HIV can evolve remarkably quickly in response to antiretroviral therapies and the immune system. This evolution stymies treatment effectiveness and prevents the development of an HIV vaccine. Consequently, there has been a great interest in using population genetics to disentangle the forces that govern the HIV adaptive landscape (selection, drift, mutation, and recombination). Traditional population genetics approaches look at the current state of genetic variation and infer the processes that can generate it. However, because HIV evolves rapidly, we can also sample populations repeatedly over time and watch evolution in action.
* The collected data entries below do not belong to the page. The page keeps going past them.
From an optimization exercise on the open Yosys and OpenROAD flow, aimed at small area; shortcuts taken in it are not production practice. In this exercise RTL edits were held to simulation tests only and were not proved equivalent to the original. Power and IR drop assume default switching activity. No driver is modelled on the clock port, so clocking that relies on it looks cheaper here than on a real chip.

==> flow/genrot.py <==
#!/usr/bin/env python3
# The permute unit's rotator, perm_rotator: ra rotated left by the sum of the
# level amounts D[j] whose sel[j] is set, then cleared where keepn is set.
#   genrot.py        the module as sky130 cells (for the layout flow): five
#                    o22ai levels (each a 2:1 select that inverts) and a last
#                    a221oi level that selects, inverts back and clears
#   genrot.py --rtl  the same module in plain SystemVerilog, and the table
#                    from shift amounts to level selects
# Six levels suffice because every amount the unit needs (bits 0..7 and
# multiples of 8 bits) is a sum of some of D modulo 128.
import sys

D = [16, 19, 32, 79, 113, 117]
K = len(D)
P = 'sky130_fd_sc_hd__'


def table():
    best = {}
    for mask in range(1 << K):
        s = sum(D[j] for j in range(K) if mask >> j & 1) % 128
        if s not in best or bin(mask).count('1') < bin(best[s]).count('1'):
            best[s] = mask
    return best


def rtl():
    b = table()
    o = ['// ra rotated left by the sum of D[j] over the set',
         f'// bits of sel, D = {D}, then cleared where keepn is set (written by',
         '// gen/genrot.py --rtl)',
         'module perm_rotator (',
         '    input  logic [127:0] ra,',
         f'    input  logic [{K - 1}:0]   sel,',
         '    input  logic [127:0] keepn,',
         '    output logic [127:0] y',
         ');']
    o.append('    logic [127:0] ' + ', '.join(f'l{j}' for j in range(K + 1)) + ';')
    o.append('    assign l0 = ra;')
    for j, d in enumerate(D):
        o.append(f'    assign l{j + 1} = sel[{j}] ? {{l{j}[{127 - d}:0], l{j}[127:{128 - d}]}} : l{j};')
    o.append(f'    assign y = l{K} & ~keepn;')
    o.append('endmodule')
    o.append('')
    o.append('// level selects for a rotation by nbits (1..7) or by 8 * nbytes')
    o.append(f'function automatic logic [{K - 1}:0] rot_sel(input logic [2:0] nbits, input logic [3:0] nbytes);')
    o.append('    if (nbits != 3\'d0)')
    o.append('        case (nbits)')
    for n in range(1, 8):
        o.append(f"            3'd{n}: rot_sel = {K}'d{b[n]};")
    o.append(f"            default: rot_sel = {K}'d0;")
    o.append('        endcase')
    o.append('    else')
    o.append('        case (nbytes)')
    for m in range(16):
        o.append(f"            4'd{m}: rot_sel = {K}'d{b[8 * m % 128]};")
    o.append(f"            default: rot_sel = {K}'d0;")
    o.append('        endcase')
    o.append('endfunction')
    return '\n'.join(o)


def cells():
    o = ['module perm_rotator (ra, sel, keepn, y);',
         '  input [127:0] ra;', f'  input [{K - 1}:0] sel;', '  input [127:0] keepn;',
         '  output [127:0] y;']
    cur = 'ra'
    for n, d in enumerate(D):
        last = n == K - 1
        nxt = 'y' if last else f'l{n}'
        if not last:
            o.append(f'  wire [127:0] {nxt};')
        o.append(f'  wire sn{n};')
        o.append(f'  {P}inv_1 si{n} (.A(sel[{n}]), .Y(sn{n}));')
        for i in range(128):
            a, b = f'{cur}[{(i - d) % 128}]', f'{cur}[{i}]'
            if not last:
                o.append(f'  {P}o22ai_1 m{n}_{i} (.A1({a}), .A2(sn{n}), .B1({b}), .B2(sel[{n}]), .Y({nxt}[{i}]));')
            else:
                o.append(f'  {P}a221oi_1 m{n}_{i} (.A1({a}), .A2(sel[{n}]), .B1({b}), .B2(sn{n}), '
                         f'.C1(keepn[{i}]), .Y(y[{i}]));')
        cur = nxt
    o.append('endmodule')
    return '\n'.join(o)


print(rtl() if '--rtl' in sys.argv else cells())
==> flow/remap.abc <==
strash
ifraig
dc2
dch -f
amap -m -F 4 -A 10
strash
dch -f
amap -m -F 4 -A 10
topo
==> flow/mkmap.py <==
#!/usr/bin/env python3
# Writes a techmap file that turns every combinational cell of a liberty
# file back into plain logic, from the cell's own function attributes.
# usage: mkmap.py LIBERTY OUT.v
import re, sys

txt = open(sys.argv[1]).read()
heads = list(re.finditer(r'\n\s*cell\s*\(\s*"?(\w+)"?\s*\)\s*\{', txt))
out = []
for k, m in enumerate(heads):
    body = txt[m.end():heads[k + 1].start() if k + 1 < len(heads) else len(txt)]
    if re.search(r'\b(ff|latch|statetable)\s*\(', body):
        continue
    pins = [(p.group(1), p.start()) for p in re.finditer(r'\n\s*pin\s*\(\s*"?(\w+)"?\s*\)', body)]
    ins, outs, ok = [], [], True
    for j, (p, s) in enumerate(pins):
        pb = body[s:pins[j + 1][1] if j + 1 < len(pins) else len(body)]
        d = re.search(r'direction\s*:\s*"?(\w+)"?', pb)
        if not d:
            continue
        if d.group(1) == 'input':
            ins.append(p)
        elif d.group(1) == 'output':
            f = re.search(r'\bfunction\s*:\s*"([^"]*)"', pb)
            if not f:
                ok = False
                break
            outs.append((p, f.group(1)))
        else:
            ok = False
    if not ok or not outs:
        continue

    def conv(f):
        f = f.replace('!', '~')
        f = re.sub(r'(\w)\s+(?=[\w(~])', r'\1&', f)
        f = re.sub(r'\)\s+(?=[\w(~])', ')&', f)
        return f.replace('*', '&').replace('+', '|')

    s = f"module {m.group(1)}({', '.join(ins + [o for o, _ in outs])});\n"
    s += ''.join(f"  input {p};\n" for p in ins)
    s += ''.join(f"  output {o};\n  assign {o} = {conv(f)};\n" for o, f in outs)
    out.append(s + "endmodule\n")
open(sys.argv[2], 'w').write('\n'.join(out))
==> config.mk <==
export PLATFORM = sky130hd
export DESIGN_NAME = odd_pipe
export DESIGN_NICKNAME = odd_pipe
export VERILOG_FILES = /design/flow/design.v
export SDC_FILE = /design/flow/constraint.sdc
export NUM_CORES = 8
export LEC_CHECK = 0
export CAP_MARGIN = 20
export CORE_AREA = 5 5 265 265
export DIE_AREA = 0 0 270 270
export SLEW_MARGIN = 20
==> flow/swapmod.py <==
#!/usr/bin/env python3
# Replaces each module of NEW.v in a Verilog file with NEW.v's version.
# usage: swapmod.py DESIGN.v NEW.v > OUT.v
import re, sys
src = open(sys.argv[1]).read()
new = open(sys.argv[2]).read()
for m in re.finditer(r'^\s*module\s+(\w+)\b.*?^\s*endmodule\b', new, re.S | re.M):
    old = re.search(r'^\s*module\s+' + m.group(1) + r'\b.*?^\s*endmodule\b', src, re.S | re.M)
    if not old:
        sys.exit(f'module {m.group(1)} not found')
    src = src[:old.start()] + '\n' + m.group(0) + '\n' + src[old.end():]
sys.stdout.write(src)
==> standard.sh <==
#!/bin/bash
# synth_recipe.tcl (not shown) runs the flow's synth.tcl, then flattens the netlist and writes it again
# the make line also repeats each setting of config.mk as NAME=value (left out here)
make -C /OpenROAD-flow-scripts/flow DESIGN_CONFIG=/design/flow/config.mk WORK_HOME=/design/flow/orfs CLKGATE_MAP_FILE= SYNTH_SCRIPT=/design/flow/synth_recipe.tcl "${@:-finish}"
==> flow/pins.tcl <==
# Before pin placement: the clock pin goes to the middle of the left edge and
# no other pin comes within 6 um of it, since the clock net is routed with
# wider spacing than the pins one track apart would leave.
set block [ord::get_db_block]
set dbu [$block getDbUnitsPerMicron]
set h [expr {[[$block getDieArea] dy] / double($dbu)}]
set y [expr {round($h / 2.0)}]
place_pin -pin_name clock -layer met3 -location [list 0 $y] -pin_size {0.8 0.3} -force_to_die_boundary
set ::env(PLACE_PINS_ARGS) "$::env(PLACE_PINS_ARGS) -exclude left:[expr {$y - 6}]-[expr {$y + 6}]"
==> constraint.sdc <==
create_clock -name core_clock -period 8.0 [get_ports {clock}]
set_input_delay 1.6000 -clock core_clock [delete_from_list [all_inputs] [get_ports {clock}]]
set_output_delay 1.6000 -clock core_clock [all_outputs]
set_load 0.01 [all_outputs]
==> flow/regcheck.py <==
#!/usr/bin/env python3
# Exit 0 when two netlists hold the same flip-flops: the same instance names,
# each of the same cell type.
# usage: regcheck.py A.v B.v
import re, sys

def regs(path):
    r = {}
    for m in re.finditer(r'^\s*(sky130_fd_sc_hd__(?:df|edf|sdf|dl)\w*)\s+(\S+)\s*\(', open(path).read(), re.M):
        r[m.group(2)] = m.group(1)
    return r

a, b = regs(sys.argv[1]), regs(sys.argv[2])
print(f'{len(a)} and {len(b)} registers')
if a != b:
    print('differ:', sorted(set(a.items()) ^ set(b.items()))[:10])
    sys.exit(1)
In this paper, we demonstrate how time series data can bound evolutionary parameters in a way that complements and informs traditional population genetic approaches. Specifically, we focus on our recent paper (Feder et al., 2016, eLife), in which we show that, as improved HIV drugs have led to fewer patients failing therapy due to resistance evolution, less genetic diversity has been maintained following the fixation of drug resistance mutations. Because soft sweeps of multiple drug resistance mutations spreading simultaneously have been previously documented in response to the less effective HIV therapies used early in the epidemic, we interpret the maintenance of post-sweep diversity in response to poor therapies as further evidence of soft sweeps and therefore a high population mutation rate (θ) in these intra-patient HIV populations. Because improved drugs resulted in rarer resistance evolution accompanied by lower post-sweep diversity, we suggest that both observations can be explained by decreased population mutation rates and a resultant transition to hard selective sweeps. A recent paper (Harris et al., 2018, PLOS Genetics) proposed an alternative interpretation: Diversity maintenance following drug resistance evolution in response to poor therapies may have been driven by recombination during slow, hard selective sweeps of single mutations. Then, if better drugs have led to faster hard selective sweeps of resistance, recombination will have less time to rescue diversity during the sweep, recapitulating the decrease in post-sweep diversity as drugs have improved. In this paper, we use time series data to show that drug resistance evolution during ineffective treatment is very fast, providing new evidence that soft sweeps drove early HIV treatment failure.